About this task ▸
From the material below, copy out each line with the word "localparam" in it.
Provided material Start Marker
==> src/rtl/load_store_unit_pkg.sv <==
// Shared definitions for the load/store unit: funct3 codes, FSM state type
// and the request fault classifier used at accept time.
package load_store_unit_pkg;

  localparam logic [2:0] F3_B  = 3'd0;
  localparam logic [2:0] F3_H  = 3'd1;
  localparam logic [2:0] F3_W  = 3'd2;
  localparam logic [2:0] F3_BU = 3'd4;
  localparam logic [2:0] F3_HU = 3'd5;

  typedef enum logic [1:0] {
    S_IDLE  = 2'd0,
    S_READ  = 2'd1,
    S_WRITE = 2'd2,
    S_RESP  = 2'd3
  } lsu_state_e;

  // Illegal funct3 or misaligned address; such requests never touch memory.
  function automatic logic lsu_fault(input logic       is_store,
                                     input logic [2:0] funct3,
                                     input logic [1:0] lane);
    logic illegal;
    logic misaligned;
    illegal    = is_store ? (funct3 > F3_W) : ((funct3 == 3'd3) || (funct3 > F3_HU));
    misaligned = 1'b0;
    case (funct3)
      F3_H, F3_HU: misaligned = lane[0];
      F3_W:        misaligned = |lane;
      default:     misaligned = 1'b0;
    endcase
    return illegal || misaligned;
  endfunction

endpackage

==> src/rtl/load_store_unit_align.sv <==
// Combinational lane logic: extracts and extends load data from a memory word,
// and merges sub-word store data into the word read for read-modify-write.
module load_store_unit_align
  import load_store_unit_pkg::*;
(
  input  logic [2:0]  i_funct3,
  input  logic [1:0]  i_lane,
  input  logic [31:0] i_rword,
  input  logic [31:0] i_wdata,
  output logic [31:0] o_load_data,
  output logic [31:0] o_store_word
);

  logic [7:0]  w_byte;
  logic [15:0] w_half;

  // NOTE: every combinational output gets a default first so no path can infer a latch.
  always_comb begin
    w_byte       = i_rword[{i_lane, 3'b000} +: 8];
    w_half       = i_lane[1] ? i_rword[31:16] : i_rword[15:0];
    o_load_data  = i_rword;
    o_store_word = i_wdata;
    case (i_funct3)
      F3_B: begin
        o_load_data  = {{24{w_byte[7]}}, w_byte};
        o_store_word = i_rword;
        o_store_word[{i_lane, 3'b000} +: 8] = i_wdata[7:0];
      end
      F3_H: begin
        o_load_data  = {{16{w_half[15]}}, w_half};
        o_store_word = i_lane[1] ? {i_wdata[15:0], i_rword[15:0]}
                                 : {i_rword[31:16], i_wdata[15:0]};
      end
      F3_BU:   o_load_data = {24'd0, w_byte};
      F3_HU:   o_load_data = {16'd0, w_half};
      default: o_load_data = i_rword;
    endcase
  end

endmodule
--- config.mk ---
export PLATFORM = sky130hd
export DESIGN_NAME = mon_rx_parser
export DESIGN_NICKNAME = d
export VERILOG_FILES = /design/src/rtl/mon_rx_parser.sv
export SDC_FILE = /design/constraint.sdc
export NUM_CORES = 1
export LEC_CHECK = 0
export BUFFER_PORTS_ARGS = -buffer_cell sky130_fd_sc_hd__buf_2
export CAP_MARGIN = 25
export CORE_MARGIN = 2
export CORE_UTILIZATION = 59
export CTS_CLUSTER_DIAMETER = 60
export DETAILED_ROUTE_END_ITERATION = 10
export PLACE_DENSITY = 0.83
export SLEW_MARGIN = 20
export SYNTH_ARGS = -nofsm -noshare
export SYNTH_HDL_FRONTEND = slang
export SYNTH_SLANG_ARGS = --single-unit
--- constraint.sdc ---
create_clock -name clk -period 5.1 [get_ports clk]
set_input_delay 0.51 -clock clk [delete_from_list [all_inputs] [get_ports clk]]
set_output_delay 0.51 -clock clk [all_outputs]
set_load 0.03 [all_outputs]
[src/rtl/trigger_gen_pkg.sv]
// Shared encodings for the trigger controller and the downstream state machine it drives.
package trigger_gen_pkg;

  typedef enum logic [1:0] {
    T_IDLE = 2'd0,
    T_FIRE = 2'd1,
    T_ACK  = 2'd2,
    T_GAP  = 2'd3
  } tstate_e;

  localparam logic [1:0] S_IDLE = 2'd0;
  localparam logic [1:0] S_RUN  = 2'd1;
  localparam logic [1:0] S_WAIT = 2'd2;
  localparam logic [1:0] S_DONE = 2'd3;

endpackage

[src/rtl/trig_pend_cnt.sv]
// Saturating up/down count of outstanding requests, with a sticky flag for dropped requests.
module trig_pend_cnt #(
  parameter int DEPTH = 7,
  parameter int W     = 3
) (
  input  logic         clk,
  input  logic         rst,
  input  logic         inc_i,
  input  logic         dec_i,
  output logic [W-1:0] count_o,
  output logic         overflow_o
);

  localparam logic [W-1:0] DMAX = W'(DEPTH);

  logic [W-1:0] count_q, count_d;
  logic         ovf_q, ovf_d;

  always_comb begin
    count_d = count_q;
    ovf_d   = ovf_q;
    // An increment and a decrement in the same cycle cancel, even when full.
    if (inc_i && !dec_i) begin
      if (count_q < DMAX) count_d = count_q + 1'b1;
      else                ovf_d   = 1'b1;
    end else if (dec_i && !inc_i && count_q != '0) begin
      count_d = count_q - 1'b1;
    end
  end

  always_ff @(posedge clk) begin
    if (rst) begin
      count_q <= '0;
      ovf_q   <= 1'b0;
    end else begin
      count_q <= count_d;
      ovf_q   <= ovf_d;
    end
  end

  assign count_o    = count_q;
  assign overflow_o = ovf_q;

endmodule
Provided material End Marker
Output for this task ▸
  localparam logic [2:0] F3_B  = 3'd0;
  localparam logic [2:0] F3_H  = 3'd1;
  localparam logic [2:0] F3_W  = 3'd2;
  localparam logic [2:0] F3_BU = 3'd4;
  localparam logic [2:0] F3_HU = 3'd5;
  localparam logic [1:0] S_IDLE = 2'd0;
  localparam logic [1:0] S_RUN  = 2'd1;
  localparam logic [1:0] S_WAIT = 2'd2;
  localparam logic [1:0] S_DONE = 2'd3;
  localparam logic [W-1:0] DMAX = W'(DEPTH);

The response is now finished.